> THE PROBLEM: Reproduce verbatim the lines of the material below, starting at the line with "synthesis area: 42.38%" and ending at the line with "Mapped Cells: 219", both inclusive; skip the rest.

> DATASET EXCERPTS:
= Beginning of Section =
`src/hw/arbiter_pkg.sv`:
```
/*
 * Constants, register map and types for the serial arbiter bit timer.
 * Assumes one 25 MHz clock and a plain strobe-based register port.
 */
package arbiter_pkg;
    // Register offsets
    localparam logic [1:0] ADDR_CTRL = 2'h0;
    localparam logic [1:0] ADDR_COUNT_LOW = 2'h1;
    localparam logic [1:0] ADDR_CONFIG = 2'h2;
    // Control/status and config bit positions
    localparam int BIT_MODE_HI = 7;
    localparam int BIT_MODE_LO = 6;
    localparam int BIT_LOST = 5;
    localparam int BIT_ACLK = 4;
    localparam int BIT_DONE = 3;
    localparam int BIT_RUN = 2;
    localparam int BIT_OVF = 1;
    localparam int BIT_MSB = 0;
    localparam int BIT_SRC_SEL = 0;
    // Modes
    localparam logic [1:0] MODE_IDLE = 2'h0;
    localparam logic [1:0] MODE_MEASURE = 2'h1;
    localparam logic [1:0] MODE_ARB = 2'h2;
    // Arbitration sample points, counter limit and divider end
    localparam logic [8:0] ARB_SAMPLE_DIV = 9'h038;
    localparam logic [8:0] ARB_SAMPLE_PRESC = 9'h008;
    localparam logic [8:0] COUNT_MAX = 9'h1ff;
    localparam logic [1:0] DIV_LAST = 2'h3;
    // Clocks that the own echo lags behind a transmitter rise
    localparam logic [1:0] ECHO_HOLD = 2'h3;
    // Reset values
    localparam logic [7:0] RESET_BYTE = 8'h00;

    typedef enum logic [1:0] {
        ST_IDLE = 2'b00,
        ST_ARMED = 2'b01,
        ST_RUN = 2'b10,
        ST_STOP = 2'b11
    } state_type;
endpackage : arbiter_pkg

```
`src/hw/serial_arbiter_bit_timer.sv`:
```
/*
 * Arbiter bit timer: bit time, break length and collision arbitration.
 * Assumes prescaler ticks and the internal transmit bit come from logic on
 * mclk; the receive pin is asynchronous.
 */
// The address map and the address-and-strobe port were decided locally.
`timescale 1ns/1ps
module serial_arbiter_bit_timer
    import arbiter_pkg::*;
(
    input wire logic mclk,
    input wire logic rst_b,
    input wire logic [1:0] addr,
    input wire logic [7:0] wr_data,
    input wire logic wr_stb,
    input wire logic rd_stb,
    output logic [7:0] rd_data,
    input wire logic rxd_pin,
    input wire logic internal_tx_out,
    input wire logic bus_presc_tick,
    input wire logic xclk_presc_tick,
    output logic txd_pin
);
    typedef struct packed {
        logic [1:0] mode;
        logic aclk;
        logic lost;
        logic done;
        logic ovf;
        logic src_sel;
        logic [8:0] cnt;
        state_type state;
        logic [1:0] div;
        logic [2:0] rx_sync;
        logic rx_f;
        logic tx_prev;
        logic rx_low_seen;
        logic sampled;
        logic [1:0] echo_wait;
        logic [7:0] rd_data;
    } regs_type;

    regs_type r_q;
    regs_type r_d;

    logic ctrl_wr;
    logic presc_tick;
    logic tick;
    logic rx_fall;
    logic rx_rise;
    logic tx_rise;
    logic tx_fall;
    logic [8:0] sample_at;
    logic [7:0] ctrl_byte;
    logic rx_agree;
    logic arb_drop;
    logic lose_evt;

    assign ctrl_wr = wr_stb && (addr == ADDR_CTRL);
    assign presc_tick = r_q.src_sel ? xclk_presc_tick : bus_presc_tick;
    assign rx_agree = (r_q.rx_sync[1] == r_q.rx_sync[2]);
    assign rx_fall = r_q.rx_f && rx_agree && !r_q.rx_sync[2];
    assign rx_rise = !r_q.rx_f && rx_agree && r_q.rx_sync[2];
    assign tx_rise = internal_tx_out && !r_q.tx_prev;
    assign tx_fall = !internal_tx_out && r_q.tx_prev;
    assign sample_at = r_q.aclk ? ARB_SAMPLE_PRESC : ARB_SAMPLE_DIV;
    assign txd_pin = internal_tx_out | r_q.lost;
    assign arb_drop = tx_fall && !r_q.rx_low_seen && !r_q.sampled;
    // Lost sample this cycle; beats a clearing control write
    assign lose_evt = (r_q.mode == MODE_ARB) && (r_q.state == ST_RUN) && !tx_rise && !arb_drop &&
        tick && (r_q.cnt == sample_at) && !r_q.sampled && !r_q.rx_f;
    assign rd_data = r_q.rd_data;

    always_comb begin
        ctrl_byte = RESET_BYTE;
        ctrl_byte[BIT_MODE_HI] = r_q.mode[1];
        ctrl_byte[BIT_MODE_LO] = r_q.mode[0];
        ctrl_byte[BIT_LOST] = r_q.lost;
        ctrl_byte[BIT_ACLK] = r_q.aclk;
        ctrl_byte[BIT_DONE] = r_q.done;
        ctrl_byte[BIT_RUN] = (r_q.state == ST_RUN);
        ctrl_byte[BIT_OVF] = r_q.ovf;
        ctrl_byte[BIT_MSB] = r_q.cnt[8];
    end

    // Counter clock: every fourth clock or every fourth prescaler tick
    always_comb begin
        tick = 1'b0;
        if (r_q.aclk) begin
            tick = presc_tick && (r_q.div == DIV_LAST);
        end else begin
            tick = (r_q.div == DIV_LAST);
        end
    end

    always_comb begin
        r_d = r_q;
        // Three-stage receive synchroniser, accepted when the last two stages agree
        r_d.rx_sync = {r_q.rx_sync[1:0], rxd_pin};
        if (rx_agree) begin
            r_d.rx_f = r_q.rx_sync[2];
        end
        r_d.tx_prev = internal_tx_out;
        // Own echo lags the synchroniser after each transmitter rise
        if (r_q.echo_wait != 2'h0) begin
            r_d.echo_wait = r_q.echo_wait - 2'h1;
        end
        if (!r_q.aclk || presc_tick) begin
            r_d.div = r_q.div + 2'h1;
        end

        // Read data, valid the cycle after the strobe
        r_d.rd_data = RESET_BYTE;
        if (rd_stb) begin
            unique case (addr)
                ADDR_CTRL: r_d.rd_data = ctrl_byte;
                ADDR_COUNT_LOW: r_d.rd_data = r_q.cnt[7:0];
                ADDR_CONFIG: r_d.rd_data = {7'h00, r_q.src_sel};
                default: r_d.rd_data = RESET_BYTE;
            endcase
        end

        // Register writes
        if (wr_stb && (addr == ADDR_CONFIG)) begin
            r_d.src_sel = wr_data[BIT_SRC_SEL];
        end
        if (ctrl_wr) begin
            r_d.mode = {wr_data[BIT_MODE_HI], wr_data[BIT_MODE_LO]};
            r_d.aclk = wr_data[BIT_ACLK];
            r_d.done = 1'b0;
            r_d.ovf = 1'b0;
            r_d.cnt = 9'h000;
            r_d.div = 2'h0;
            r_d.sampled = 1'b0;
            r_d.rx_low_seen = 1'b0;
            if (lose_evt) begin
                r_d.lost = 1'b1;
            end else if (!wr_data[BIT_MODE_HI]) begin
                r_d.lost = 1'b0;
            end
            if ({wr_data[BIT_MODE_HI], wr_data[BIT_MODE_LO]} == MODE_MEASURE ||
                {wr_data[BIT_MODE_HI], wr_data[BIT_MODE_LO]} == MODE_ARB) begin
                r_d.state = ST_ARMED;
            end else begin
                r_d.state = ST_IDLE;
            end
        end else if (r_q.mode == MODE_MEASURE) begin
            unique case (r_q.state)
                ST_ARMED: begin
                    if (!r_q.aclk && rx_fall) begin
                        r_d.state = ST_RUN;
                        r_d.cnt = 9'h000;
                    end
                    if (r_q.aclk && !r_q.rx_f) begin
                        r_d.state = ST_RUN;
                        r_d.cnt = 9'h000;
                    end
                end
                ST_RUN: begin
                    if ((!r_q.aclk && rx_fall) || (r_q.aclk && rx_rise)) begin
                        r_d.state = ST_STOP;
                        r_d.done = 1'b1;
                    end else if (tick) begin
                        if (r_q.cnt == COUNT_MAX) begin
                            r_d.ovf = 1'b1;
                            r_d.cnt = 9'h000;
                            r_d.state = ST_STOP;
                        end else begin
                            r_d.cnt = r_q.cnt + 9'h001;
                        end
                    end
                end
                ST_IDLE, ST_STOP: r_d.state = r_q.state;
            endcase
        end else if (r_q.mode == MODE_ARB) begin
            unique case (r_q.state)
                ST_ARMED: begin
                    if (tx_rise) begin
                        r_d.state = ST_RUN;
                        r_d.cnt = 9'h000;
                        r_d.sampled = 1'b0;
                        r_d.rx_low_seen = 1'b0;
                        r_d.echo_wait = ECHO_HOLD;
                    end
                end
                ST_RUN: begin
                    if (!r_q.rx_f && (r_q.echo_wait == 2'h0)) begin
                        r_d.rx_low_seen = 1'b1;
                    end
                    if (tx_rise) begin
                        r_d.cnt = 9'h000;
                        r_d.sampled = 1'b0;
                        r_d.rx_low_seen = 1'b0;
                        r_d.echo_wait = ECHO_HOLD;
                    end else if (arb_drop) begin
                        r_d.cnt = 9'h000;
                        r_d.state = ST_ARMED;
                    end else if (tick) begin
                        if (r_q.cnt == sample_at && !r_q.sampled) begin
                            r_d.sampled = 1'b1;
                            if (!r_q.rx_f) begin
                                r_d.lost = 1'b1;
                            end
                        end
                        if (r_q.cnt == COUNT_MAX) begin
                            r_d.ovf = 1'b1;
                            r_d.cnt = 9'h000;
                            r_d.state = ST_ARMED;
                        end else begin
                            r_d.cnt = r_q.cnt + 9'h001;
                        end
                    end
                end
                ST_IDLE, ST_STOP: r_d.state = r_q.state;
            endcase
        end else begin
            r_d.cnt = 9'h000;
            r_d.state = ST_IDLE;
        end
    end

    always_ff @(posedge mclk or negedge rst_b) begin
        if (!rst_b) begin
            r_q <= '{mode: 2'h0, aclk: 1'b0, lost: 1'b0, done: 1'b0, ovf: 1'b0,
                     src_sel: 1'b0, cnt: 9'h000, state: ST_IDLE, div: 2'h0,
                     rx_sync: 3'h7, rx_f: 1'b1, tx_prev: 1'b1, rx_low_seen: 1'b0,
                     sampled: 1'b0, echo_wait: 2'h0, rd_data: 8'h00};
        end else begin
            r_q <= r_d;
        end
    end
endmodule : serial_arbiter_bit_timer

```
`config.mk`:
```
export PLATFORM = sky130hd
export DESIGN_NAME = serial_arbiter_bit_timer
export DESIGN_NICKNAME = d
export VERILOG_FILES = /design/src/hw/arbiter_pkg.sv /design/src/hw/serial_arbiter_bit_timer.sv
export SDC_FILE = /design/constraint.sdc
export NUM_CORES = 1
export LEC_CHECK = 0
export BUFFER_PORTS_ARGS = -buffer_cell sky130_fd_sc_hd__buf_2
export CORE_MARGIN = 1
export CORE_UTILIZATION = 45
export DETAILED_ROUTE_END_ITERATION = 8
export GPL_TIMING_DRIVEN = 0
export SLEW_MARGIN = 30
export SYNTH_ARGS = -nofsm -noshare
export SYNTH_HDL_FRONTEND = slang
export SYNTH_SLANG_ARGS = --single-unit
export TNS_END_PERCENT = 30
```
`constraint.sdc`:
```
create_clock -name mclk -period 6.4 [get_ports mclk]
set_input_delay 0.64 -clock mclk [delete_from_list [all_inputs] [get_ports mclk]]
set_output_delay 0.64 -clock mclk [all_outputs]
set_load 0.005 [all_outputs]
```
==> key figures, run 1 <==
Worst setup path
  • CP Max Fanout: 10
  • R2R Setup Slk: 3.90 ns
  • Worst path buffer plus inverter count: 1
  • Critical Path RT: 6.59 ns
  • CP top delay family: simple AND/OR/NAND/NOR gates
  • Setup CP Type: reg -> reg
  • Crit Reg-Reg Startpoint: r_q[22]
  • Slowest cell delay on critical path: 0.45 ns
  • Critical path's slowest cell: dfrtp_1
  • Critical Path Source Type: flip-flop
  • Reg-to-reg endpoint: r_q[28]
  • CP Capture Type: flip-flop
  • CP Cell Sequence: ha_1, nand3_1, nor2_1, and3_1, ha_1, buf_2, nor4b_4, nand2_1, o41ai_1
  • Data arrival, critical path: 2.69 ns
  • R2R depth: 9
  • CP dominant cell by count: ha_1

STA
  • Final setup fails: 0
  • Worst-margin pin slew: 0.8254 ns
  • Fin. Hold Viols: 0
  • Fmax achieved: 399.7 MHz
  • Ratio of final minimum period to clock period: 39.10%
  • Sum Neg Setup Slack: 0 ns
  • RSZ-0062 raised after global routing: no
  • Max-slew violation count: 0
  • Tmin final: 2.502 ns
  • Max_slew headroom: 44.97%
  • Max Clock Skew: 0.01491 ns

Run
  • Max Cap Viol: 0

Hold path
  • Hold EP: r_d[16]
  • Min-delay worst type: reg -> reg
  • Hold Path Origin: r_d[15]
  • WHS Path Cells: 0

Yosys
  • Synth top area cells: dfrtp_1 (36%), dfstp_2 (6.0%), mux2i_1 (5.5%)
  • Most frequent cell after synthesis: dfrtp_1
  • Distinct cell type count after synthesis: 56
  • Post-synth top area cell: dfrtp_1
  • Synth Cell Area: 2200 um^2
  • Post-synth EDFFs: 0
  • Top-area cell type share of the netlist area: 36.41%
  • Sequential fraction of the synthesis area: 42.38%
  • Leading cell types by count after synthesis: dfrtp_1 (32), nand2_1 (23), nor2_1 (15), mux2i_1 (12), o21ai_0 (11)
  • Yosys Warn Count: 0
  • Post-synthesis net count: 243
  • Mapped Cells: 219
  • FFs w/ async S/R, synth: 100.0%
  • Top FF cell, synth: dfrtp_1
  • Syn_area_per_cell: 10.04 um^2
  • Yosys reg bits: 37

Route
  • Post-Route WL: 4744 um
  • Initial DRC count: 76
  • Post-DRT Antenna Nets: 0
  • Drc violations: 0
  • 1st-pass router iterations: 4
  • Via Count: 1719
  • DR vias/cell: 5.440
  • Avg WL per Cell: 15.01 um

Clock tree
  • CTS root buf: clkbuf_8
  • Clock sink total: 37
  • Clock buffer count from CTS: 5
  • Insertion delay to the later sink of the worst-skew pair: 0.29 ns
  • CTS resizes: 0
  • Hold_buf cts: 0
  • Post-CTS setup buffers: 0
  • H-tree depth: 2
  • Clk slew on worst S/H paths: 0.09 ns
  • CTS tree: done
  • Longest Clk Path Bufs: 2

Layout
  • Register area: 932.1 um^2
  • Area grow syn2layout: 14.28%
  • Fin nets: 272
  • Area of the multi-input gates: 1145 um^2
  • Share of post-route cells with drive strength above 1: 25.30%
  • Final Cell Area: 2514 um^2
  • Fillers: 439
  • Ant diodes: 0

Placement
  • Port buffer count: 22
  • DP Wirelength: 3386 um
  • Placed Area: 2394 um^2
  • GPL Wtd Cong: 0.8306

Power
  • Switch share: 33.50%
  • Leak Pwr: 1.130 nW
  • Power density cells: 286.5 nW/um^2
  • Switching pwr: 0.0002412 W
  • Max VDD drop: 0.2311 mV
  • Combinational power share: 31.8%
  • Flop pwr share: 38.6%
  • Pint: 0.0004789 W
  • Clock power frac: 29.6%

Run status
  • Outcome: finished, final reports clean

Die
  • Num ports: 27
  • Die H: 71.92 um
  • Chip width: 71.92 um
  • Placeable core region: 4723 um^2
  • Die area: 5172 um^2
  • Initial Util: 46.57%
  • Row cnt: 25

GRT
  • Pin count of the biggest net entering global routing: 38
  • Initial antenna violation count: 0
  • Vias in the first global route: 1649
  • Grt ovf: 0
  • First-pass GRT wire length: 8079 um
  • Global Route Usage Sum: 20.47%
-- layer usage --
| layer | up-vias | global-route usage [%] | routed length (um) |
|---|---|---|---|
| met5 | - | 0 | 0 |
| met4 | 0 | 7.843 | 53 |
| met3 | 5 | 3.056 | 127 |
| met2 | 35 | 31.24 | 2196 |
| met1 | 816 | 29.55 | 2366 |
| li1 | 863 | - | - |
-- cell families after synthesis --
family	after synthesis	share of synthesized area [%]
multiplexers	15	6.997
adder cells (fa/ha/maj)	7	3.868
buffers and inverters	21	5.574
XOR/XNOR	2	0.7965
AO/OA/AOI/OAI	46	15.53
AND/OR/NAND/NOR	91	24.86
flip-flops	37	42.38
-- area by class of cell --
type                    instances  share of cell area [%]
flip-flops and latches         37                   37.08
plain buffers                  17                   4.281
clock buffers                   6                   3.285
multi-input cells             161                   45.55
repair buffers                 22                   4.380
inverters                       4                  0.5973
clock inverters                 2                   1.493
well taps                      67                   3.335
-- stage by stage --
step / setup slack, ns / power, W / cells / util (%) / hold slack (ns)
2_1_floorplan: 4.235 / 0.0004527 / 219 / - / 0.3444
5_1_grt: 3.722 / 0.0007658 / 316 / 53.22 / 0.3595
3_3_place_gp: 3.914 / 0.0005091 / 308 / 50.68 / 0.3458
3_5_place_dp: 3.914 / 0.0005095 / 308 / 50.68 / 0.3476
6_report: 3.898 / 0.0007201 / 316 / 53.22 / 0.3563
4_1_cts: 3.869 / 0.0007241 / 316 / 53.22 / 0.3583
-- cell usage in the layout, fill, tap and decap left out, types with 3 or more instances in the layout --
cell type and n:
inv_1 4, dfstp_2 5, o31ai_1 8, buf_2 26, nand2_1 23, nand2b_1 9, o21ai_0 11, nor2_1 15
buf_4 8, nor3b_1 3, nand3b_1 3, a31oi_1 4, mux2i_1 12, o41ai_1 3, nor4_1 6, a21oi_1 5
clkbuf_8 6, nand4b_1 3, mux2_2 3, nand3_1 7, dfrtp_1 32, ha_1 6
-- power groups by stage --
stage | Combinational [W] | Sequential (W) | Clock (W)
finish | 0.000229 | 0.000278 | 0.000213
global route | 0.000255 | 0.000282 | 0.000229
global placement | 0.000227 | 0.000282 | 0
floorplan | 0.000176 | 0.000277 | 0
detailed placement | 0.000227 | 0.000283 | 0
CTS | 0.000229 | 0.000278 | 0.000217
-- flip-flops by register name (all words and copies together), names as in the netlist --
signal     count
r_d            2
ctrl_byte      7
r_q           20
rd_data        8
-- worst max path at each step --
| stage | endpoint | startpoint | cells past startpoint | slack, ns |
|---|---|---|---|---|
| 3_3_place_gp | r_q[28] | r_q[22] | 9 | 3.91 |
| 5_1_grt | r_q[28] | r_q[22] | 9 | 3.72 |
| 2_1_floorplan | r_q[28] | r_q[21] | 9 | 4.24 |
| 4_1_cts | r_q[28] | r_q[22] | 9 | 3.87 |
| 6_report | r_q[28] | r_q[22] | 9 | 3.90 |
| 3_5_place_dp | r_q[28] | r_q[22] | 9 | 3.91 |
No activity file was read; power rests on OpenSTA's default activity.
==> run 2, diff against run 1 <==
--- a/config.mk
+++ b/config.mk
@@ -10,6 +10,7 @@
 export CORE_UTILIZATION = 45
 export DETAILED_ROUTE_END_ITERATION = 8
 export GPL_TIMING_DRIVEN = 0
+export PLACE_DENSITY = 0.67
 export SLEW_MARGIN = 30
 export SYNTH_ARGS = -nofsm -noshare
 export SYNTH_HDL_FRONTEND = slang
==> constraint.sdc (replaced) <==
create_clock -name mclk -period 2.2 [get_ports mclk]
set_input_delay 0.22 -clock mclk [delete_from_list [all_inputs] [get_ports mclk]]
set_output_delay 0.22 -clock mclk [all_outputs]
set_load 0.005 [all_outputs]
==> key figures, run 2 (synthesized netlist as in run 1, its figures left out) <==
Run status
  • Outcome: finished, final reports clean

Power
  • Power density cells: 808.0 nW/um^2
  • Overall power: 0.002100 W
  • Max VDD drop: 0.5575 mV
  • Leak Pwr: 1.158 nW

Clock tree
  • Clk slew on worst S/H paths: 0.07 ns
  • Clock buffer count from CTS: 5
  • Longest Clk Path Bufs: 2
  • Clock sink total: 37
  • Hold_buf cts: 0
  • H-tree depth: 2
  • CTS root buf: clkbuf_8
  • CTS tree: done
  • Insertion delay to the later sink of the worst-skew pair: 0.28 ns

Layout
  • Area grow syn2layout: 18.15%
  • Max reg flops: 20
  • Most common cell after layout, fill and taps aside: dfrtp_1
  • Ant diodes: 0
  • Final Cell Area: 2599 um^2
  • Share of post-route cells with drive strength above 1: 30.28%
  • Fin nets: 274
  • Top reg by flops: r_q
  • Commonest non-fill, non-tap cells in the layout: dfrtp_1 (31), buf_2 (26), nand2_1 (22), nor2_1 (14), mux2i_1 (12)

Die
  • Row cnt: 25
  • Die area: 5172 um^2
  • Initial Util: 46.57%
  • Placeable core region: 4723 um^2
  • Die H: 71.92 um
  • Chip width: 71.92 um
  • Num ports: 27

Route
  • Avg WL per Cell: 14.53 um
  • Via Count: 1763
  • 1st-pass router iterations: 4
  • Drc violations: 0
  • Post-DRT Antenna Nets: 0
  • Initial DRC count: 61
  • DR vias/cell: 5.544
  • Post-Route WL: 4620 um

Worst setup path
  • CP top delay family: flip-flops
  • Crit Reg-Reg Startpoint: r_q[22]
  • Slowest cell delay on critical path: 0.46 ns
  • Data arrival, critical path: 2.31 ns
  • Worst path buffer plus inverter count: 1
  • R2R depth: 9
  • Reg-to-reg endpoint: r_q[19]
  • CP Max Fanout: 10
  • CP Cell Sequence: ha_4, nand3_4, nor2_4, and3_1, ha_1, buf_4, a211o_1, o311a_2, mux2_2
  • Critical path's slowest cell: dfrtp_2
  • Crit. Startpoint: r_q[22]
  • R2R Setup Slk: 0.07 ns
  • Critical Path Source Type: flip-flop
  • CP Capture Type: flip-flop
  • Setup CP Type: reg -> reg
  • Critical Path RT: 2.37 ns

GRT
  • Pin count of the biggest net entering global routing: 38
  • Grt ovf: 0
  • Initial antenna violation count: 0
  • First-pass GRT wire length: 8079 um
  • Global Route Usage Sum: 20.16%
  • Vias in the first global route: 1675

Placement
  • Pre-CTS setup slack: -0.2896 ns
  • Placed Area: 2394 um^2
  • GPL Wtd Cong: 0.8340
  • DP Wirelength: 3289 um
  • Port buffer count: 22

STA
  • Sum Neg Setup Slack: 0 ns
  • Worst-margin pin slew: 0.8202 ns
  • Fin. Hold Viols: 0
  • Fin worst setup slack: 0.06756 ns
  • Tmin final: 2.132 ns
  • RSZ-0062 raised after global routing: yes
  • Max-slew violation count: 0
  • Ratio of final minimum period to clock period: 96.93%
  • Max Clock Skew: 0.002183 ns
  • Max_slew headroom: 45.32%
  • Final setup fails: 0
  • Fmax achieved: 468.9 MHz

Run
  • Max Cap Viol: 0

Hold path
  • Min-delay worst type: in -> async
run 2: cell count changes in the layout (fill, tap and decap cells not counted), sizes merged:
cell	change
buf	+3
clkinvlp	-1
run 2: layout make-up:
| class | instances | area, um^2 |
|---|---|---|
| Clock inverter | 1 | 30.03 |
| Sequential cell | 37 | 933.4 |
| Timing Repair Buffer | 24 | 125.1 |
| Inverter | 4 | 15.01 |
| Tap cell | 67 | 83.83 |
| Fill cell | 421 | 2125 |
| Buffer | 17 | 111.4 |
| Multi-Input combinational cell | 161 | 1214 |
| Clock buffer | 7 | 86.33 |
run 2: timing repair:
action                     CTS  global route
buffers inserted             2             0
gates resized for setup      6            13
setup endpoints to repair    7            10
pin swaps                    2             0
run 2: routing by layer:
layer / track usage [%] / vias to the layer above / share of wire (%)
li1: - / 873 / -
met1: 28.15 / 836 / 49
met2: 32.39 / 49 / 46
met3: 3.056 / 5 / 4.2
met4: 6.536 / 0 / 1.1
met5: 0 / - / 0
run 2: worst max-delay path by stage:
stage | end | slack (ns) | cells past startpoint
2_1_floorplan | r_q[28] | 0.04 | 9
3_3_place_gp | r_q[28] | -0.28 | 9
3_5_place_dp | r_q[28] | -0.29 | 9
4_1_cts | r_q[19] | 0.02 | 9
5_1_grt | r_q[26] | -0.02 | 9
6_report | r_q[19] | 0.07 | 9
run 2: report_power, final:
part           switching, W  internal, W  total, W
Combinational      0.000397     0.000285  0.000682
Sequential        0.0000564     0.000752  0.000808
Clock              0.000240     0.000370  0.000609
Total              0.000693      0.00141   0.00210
= End of Section =
> TASK RESULT:
  • Sequential fraction of the synthesis area: 42.38%
  • Leading cell types by count after synthesis: dfrtp_1 (32), nand2_1 (23), nor2_1 (15), mux2i_1 (12), o21ai_0 (11)
  • Yosys Warn Count: 0
  • Post-synthesis net count: 243
  • Mapped Cells: 219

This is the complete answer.